Longarm knew he’d guessed right when the jolly rogues on shore got a long plank out to them in no time. It was mighty springy, and Longarm was glad Irena had gone first when she helped him and the Big Fifty ashore by taking the rifle from him as he was commencing to lose his balance in the tricky light.

Once she had all her crew ashore, Irena ran back aboard as if she’d forgotten something. When Longarm started to follow, she told him not to. So he never did.

A few minutes later, as she rejoined him and the others massed on the bank, he followed her drift. El Tiberon Blanco backed off the mud flats with the last of its steam turning its screw in reverse. She didn’t have to tell him the sluggish current would carry the abandoned vessel downstream to most anywhere. It was obvious she and her crew only cared to hide exactly where they might have gotten off.

He saw why a few minutes later as he followed Irena and her mixed bag of about two dozen crew members along the bank to where another vessel was tied up in a willowy bend. It was tough to make out in the dark, as they’d doubtless figured when they’d put in there, but he could see she was far smaller than the cutter they’d stolen, and he could make out her two masts against the night sky above Yuma.

He chuckled fondly and told Irena, “Don’t ever invite a United States lawman aboard or offer to show him your bill of lading after you pull a stunt like this, you sneaky little thing.”

She answered in an innocent schoolmarm voice, “Why Custis, what are you accusing me and mine of being up to?”

He laughed and said, “Like the love that dare not speak its name, there are business transactions along this border it’s best to say no more about. I’m going on to that place in town we were talking about. You go on about your unstated business, if you’ve a mind to. I don’t want to know a thing about it. It hurts just as much to lie to my boss as it does to peach on my pals, so …”

“I’m going with you,” she said, turning to a follower or kinsman Longarm hadn’t met before to rattle off some orders in North Italian. Then she scampered after Longarm to grab his one free elbow and demurely ask if he thought they’d let her in the hotel with him if the two of them were wearing pants.

He laughed and said they’d let him in with a sheep, as long as he was willing to pay for a double. So they ambled on along the bank until they were out of earshot of her crew and she could tell him how dirty she meant to treat him the moment she had him in bed behind another locked door.

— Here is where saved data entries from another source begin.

### src/rtl/multicycle_main_controller.sv
// Multi-cycle main control FSM for the MIPS-subset datapath.
// Sequences fetch/decode/execute/memory/writeback and drives all datapath controls.
module multicycle_main_controller #(
    parameter logic [5:0] OPC_RTYPE = 6'b000000,
    parameter logic [5:0] OPC_LW    = 6'b100011,
    parameter logic [5:0] OPC_SW    = 6'b101011,
    parameter logic [5:0] OPC_ADDI  = 6'b001000,
    parameter logic [5:0] OPC_BNE   = 6'b000101,
    parameter logic [5:0] OPC_J     = 6'b000010
) (
    input  logic       clk,
    input  logic       rst_n,
    input  logic [5:0] opcode,
    input  logic       mem_ready,
    output logic       pc_write,
    output logic       pc_write_cond,
    output logic       i_or_d,
    output logic       mem_read,
    output logic       mem_write,
    output logic       ir_write,
    output logic       mem_to_reg,
    output logic       reg_dst,
    output logic       reg_write,
    output logic       alu_src_a,
    output logic [1:0] alu_src_b,
    output logic [1:0] alu_op,
    output logic [1:0] pc_source,
    output logic [3:0] state,
    output logic       illegal_op
);

    typedef enum logic [3:0] {
        FETCH     = 4'd0,
        DECODE    = 4'd1,
        MEM_ADDR  = 4'd2,
        MEM_READ  = 4'd3,
        MEM_WB    = 4'd4,
        MEM_WRITE = 4'd5,
        R_EXEC    = 4'd6,
        R_WB      = 4'd7,
        ADDI_EXEC = 4'd8,
        ADDI_WB   = 4'd9,
        BRANCH    = 4'd10,
        JUMP      = 4'd11
    } state_t;

    state_t state_q, state_d;
    logic   illegal_q, illegal_d;

    // State and sticky illegal-opcode flag, synchronous active-low reset
    always_ff @(posedge clk) begin
        if (!rst_n) begin
            state_q   <= FETCH;
            illegal_q <= 1'b0;
        end else begin
            state_q   <= state_d;
            illegal_q <= illegal_d;
        end
    end

    // Next-state: opcode dispatch in DECODE, mem_ready gates the wait states
    always_comb begin
        state_d   = state_q;
        illegal_d = illegal_q;
        case (state_q)
            FETCH:     if (mem_ready) state_d = DECODE;
            DECODE: begin
                if (opcode == OPC_LW || opcode == OPC_SW) state_d = MEM_ADDR;
                else if (opcode == OPC_RTYPE)             state_d = R_EXEC;
                else if (opcode == OPC_ADDI)              state_d = ADDI_EXEC;
                else if (opcode == OPC_BNE)               state_d = BRANCH;
                else if (opcode == OPC_J)                 state_d = JUMP;
                else begin
                    state_d   = FETCH;
                    illegal_d = 1'b1;
                end
            end
            MEM_ADDR:  state_d = (opcode == OPC_LW) ? MEM_READ : MEM_WRITE;
            MEM_READ:  if (mem_ready) state_d = MEM_WB;
            MEM_WRITE: if (mem_ready) state_d = FETCH;
            R_EXEC:    state_d = R_WB;
            ADDI_EXEC: state_d = ADDI_WB;
            default:   state_d = FETCH;
        endcase
    end

    // Control outputs from state; all forced low while reset is held
    always_comb begin
        pc_write      = 1'b0;
        pc_write_cond = 1'b0;
        i_or_d        = 1'b0;
        mem_read      = 1'b0;
        mem_write     = 1'b0;
        ir_write      = 1'b0;
        mem_to_reg    = 1'b0;
        reg_dst       = 1'b0;
        reg_write     = 1'b0;
        alu_src_a     = 1'b0;
        alu_src_b     = 2'b00;
        alu_op        = 2'b00;
        pc_source     = 2'b00;
        if (rst_n) begin
            case (state_q)
                FETCH: begin
                    mem_read  = 1'b1;
                    alu_src_b = 2'b01;
                    ir_write  = mem_ready;
                    pc_write  = mem_ready;
                end
                DECODE:    alu_src_b = 2'b11;
                MEM_ADDR: begin
                    alu_src_a = 1'b1;
                    alu_src_b = 2'b10;
                end
                MEM_READ: begin
                    mem_read = 1'b1;
                    i_or_d   = 1'b1;
                end
                MEM_WB: begin
                    reg_write  = 1'b1;
                    mem_to_reg = 1'b1;
                end
                MEM_WRITE: begin
                    mem_write = 1'b1;
                    i_or_d    = 1'b1;
                end
                R_EXEC: begin
                    alu_src_a = 1'b1;
                    alu_op    = 2'b10;
                end
                R_WB: begin
                    reg_write = 1'b1;
                    reg_dst   = 1'b1;
                end
                ADDI_EXEC: begin
                    alu_src_a = 1'b1;
                    alu_src_b = 2'b10;
                end
                ADDI_WB:   reg_write = 1'b1;
                BRANCH: begin
                    alu_src_a     = 1'b1;
                    alu_op        = 2'b01;
                    pc_write_cond = 1'b1;
                    pc_source     = 2'b01;
                end
                JUMP: begin
                    pc_write  = 1'b1;
                    pc_source = 2'b10;
                end
                default: ;
            endcase
        end
    end

    assign state      = rst_n ? state_q : 4'd0;
    assign illegal_op = rst_n & illegal_q;

endmodule

### config.mk
export PLATFORM = sky130hd
export DESIGN_NAME = multicycle_main_controller
export DESIGN_NICKNAME = d
export VERILOG_FILES = /design/src/rtl/multicycle_main_controller.sv
export SDC_FILE = /design/constraint.sdc
export NUM_CORES = 1
export LEC_CHECK = 0
export ABC_CLOCK_PERIOD_IN_PS = 2020
export CORE_MARGIN = 2
export CORE_UTILIZATION = 41
export CTS_CLUSTER_SIZE = 12
export DETAILED_ROUTE_END_ITERATION = 10
export PLACE_DENSITY = 0.9
export REMOVE_ABC_BUFFERS = 1
export SLEW_MARGIN = 20
export SYNTH_ARGS = -nofsm -noshare
export SYNTH_HDL_FRONTEND = slang
export SYNTH_SLANG_ARGS = --single-unit
export TNS_END_PERCENT = 5
### constraint.sdc
create_clock -name clk -period 2.02 [get_ports clk]
set_input_delay 0.505 -clock clk [delete_from_list [all_inputs] [get_ports clk]]
set_output_delay 0.505 -clock clk [all_outputs]
set_load 0.005 [all_outputs]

He said he wasn’t scared, and added they’d have all night before he had to mosey over to the Yuma hall of records and grope through all those musty papers.

Irena sighed and said, “I wish your business here was simple as my own. We only have to unload a modest cargo for some Yanqui fruit growers.”

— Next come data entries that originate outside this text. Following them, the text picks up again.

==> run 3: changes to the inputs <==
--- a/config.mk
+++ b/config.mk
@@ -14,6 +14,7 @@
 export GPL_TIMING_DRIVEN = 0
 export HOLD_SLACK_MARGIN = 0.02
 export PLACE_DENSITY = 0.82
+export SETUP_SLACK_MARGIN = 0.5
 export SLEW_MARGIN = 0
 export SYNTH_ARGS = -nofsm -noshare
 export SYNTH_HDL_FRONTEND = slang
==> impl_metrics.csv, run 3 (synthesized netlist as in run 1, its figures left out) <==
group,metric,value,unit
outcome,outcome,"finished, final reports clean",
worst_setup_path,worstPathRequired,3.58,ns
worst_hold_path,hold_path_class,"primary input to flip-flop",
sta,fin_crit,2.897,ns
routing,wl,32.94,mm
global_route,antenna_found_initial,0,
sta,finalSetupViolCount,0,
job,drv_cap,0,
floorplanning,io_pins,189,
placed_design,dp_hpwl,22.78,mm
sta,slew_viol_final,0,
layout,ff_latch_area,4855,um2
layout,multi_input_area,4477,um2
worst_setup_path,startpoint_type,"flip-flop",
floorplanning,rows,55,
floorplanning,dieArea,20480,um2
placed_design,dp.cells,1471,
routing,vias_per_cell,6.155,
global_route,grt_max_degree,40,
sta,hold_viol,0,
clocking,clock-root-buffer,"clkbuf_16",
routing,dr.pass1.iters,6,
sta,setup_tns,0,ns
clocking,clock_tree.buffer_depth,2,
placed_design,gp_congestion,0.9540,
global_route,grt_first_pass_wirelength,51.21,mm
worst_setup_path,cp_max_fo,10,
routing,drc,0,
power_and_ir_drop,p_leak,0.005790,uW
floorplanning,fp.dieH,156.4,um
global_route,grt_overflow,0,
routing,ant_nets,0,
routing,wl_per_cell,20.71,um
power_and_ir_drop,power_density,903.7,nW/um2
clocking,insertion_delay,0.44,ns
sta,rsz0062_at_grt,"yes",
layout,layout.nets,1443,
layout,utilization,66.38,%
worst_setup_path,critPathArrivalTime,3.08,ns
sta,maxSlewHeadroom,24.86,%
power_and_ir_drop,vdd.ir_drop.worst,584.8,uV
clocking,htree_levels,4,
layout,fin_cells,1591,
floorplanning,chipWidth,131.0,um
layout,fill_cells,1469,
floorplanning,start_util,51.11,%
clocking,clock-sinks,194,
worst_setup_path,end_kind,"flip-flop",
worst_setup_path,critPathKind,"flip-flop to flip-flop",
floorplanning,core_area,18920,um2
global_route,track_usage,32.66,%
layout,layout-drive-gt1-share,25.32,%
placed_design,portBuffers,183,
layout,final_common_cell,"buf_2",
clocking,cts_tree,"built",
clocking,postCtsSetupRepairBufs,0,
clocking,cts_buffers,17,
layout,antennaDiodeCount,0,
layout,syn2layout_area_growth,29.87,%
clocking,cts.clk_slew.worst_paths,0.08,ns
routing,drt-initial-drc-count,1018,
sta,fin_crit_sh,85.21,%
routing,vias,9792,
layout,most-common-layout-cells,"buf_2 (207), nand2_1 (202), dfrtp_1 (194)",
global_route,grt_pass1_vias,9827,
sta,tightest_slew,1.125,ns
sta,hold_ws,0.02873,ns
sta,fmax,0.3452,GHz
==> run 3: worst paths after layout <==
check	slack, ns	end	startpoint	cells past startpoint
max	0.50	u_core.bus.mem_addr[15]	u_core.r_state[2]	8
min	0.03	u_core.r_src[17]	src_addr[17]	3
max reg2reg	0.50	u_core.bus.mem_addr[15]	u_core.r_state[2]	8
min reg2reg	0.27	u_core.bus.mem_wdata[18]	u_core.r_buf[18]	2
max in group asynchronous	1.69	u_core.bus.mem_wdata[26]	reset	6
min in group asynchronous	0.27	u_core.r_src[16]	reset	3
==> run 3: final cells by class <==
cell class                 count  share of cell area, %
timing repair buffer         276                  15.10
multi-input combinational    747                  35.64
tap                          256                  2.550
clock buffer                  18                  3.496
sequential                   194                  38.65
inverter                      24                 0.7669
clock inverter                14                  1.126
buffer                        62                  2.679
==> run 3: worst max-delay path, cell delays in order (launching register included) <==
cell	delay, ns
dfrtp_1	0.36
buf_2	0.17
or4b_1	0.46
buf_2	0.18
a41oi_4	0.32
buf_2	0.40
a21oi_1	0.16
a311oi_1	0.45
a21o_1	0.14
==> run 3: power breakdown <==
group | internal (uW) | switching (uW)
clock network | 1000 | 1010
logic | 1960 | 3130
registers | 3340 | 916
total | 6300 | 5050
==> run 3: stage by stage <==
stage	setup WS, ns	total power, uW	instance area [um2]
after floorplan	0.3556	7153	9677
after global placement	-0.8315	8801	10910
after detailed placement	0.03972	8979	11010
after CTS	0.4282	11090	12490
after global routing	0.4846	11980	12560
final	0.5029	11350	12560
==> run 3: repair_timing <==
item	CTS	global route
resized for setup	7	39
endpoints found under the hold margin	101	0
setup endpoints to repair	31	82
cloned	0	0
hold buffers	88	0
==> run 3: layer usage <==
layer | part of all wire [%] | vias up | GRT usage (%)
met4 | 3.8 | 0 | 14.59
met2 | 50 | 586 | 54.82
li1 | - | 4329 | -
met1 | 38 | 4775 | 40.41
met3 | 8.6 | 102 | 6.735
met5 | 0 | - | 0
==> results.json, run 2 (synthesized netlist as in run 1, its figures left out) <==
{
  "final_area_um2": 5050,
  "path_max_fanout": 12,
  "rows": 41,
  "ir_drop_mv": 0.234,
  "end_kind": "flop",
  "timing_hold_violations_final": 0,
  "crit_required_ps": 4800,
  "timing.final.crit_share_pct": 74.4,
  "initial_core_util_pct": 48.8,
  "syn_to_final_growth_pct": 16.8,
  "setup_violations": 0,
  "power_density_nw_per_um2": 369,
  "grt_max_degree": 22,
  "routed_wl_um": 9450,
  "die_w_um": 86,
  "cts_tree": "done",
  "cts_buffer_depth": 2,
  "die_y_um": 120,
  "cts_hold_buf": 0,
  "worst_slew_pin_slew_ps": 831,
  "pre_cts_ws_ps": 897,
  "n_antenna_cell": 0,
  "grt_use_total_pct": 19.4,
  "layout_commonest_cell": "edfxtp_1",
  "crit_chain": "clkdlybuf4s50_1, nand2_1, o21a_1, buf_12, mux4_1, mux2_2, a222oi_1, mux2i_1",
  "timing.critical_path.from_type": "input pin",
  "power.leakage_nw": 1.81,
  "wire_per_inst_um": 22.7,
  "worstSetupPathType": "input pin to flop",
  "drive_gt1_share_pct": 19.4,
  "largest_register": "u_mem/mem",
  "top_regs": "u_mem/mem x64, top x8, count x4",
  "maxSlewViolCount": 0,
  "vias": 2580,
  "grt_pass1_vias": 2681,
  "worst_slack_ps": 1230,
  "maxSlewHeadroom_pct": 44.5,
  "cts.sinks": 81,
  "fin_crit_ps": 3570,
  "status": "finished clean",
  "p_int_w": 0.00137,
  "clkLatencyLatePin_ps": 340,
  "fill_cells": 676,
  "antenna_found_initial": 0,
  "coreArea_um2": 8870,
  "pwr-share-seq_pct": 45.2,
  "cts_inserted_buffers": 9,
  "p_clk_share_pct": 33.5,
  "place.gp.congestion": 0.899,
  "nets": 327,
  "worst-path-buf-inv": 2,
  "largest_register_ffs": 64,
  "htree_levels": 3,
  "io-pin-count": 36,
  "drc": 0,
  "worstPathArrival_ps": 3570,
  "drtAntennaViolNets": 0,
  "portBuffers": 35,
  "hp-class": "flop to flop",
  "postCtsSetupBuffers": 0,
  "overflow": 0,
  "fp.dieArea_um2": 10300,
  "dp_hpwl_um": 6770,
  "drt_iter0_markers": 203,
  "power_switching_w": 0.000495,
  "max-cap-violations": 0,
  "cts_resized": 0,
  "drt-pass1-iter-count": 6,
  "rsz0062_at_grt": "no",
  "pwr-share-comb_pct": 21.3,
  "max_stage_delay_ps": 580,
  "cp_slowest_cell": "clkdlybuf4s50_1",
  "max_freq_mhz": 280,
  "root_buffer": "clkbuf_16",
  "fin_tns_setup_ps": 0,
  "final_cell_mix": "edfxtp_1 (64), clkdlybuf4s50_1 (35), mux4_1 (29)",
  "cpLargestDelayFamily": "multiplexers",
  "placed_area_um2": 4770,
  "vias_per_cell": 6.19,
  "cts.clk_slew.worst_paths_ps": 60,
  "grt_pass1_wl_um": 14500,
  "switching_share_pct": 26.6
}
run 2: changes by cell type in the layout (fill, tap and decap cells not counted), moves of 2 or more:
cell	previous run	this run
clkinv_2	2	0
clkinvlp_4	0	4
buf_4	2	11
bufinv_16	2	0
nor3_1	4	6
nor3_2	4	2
$ cat src/flat_wrapper.sv
// flat-port wrapper written by rule: the top's interface ports become plain ports
module ex_count_mon_flat 
#(
    parameter int CNT_W      = 24,
    parameter int EXP_PERIOD = 1000000,
    parameter int TOL        = 16,
    parameter int LOCK_N     = 4,
    parameter int TIMEOUT    = 2000000
)
  (safe_clk, safe_reset_n, mon_sig_in, mon_clr_err, mon_period, mon_period_vld, mon_ok, mon_err, mon_timeout);
  ex_count_mon_if #(.CNT_W(CNT_W)) mon_i ();
  input logic safe_clk;
  input logic safe_reset_n;
  input wire logic [$bits(mon_i.sig_in)-1:0] mon_sig_in;
  input wire logic [$bits(mon_i.clr_err)-1:0] mon_clr_err;
  output wire logic [$bits(mon_i.period)-1:0] mon_period;
  output wire logic [$bits(mon_i.period_vld)-1:0] mon_period_vld;
  output wire logic [$bits(mon_i.ok)-1:0] mon_ok;
  output wire logic [$bits(mon_i.err)-1:0] mon_err;
  output wire logic [$bits(mon_i.timeout)-1:0] mon_timeout;
  assign mon_i.sig_in = mon_sig_in;
  assign mon_i.clr_err = mon_clr_err;
  assign mon_period = mon_i.period;
  assign mon_period_vld = mon_i.period_vld;
  assign mon_ok = mon_i.ok;
  assign mon_err = mon_i.err;
  assign mon_timeout = mon_i.timeout;
  ex_count_mon #(.CNT_W(CNT_W), .EXP_PERIOD(EXP_PERIOD), .TOL(TOL), .LOCK_N(LOCK_N), .TIMEOUT(TIMEOUT)) u_core (.safe_clk(safe_clk), .safe_reset_n(safe_reset_n), .mon(mon_i));
endmodule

He warned, “Don’t tell me about your infernal smuggling, querida! I already know you combined business with pleasure by luring that gunboat away from the main channel so’s your own schooner could sneak on by. I’d just have to turn you in if I knew for certain what you just smuggled into these United States!” She asked, “For why? Was Mexico’s unjust export duties we avoided, while we did a favor for El Gato. Is no Yanqui duties on semillas, is there?”

To which he could only reply, “I don’t know. What sort of seeds are we talking about?”

She shrugged and said, “For to grow avocodos, dates, olives, and a dry-climate orange tree. Some Yanqui settlers are most interested in new crops for these irrigated bottomlands. So they pay well for new crops to experiment with, if only El Presidente would let us keep most of the money and … For why are you hugging me, Custis? Can’t you wait?” He said, “I can and I will and I mean to screw you silly, because I suspect you just saved me a whole heap of paperwork, you sweet-smuggling little thing!”

Chapter 15

It took two days, and Irena said she was glad. Longarm never did find anything out about Trader Wolfram and Rosalinda’s other sister. But once he’d settled on the desert claim of a late Doctor Dundee, he got out there just as the hot dry siesta time was commencing, lest he miss one member of the gang he’d run to ground at last.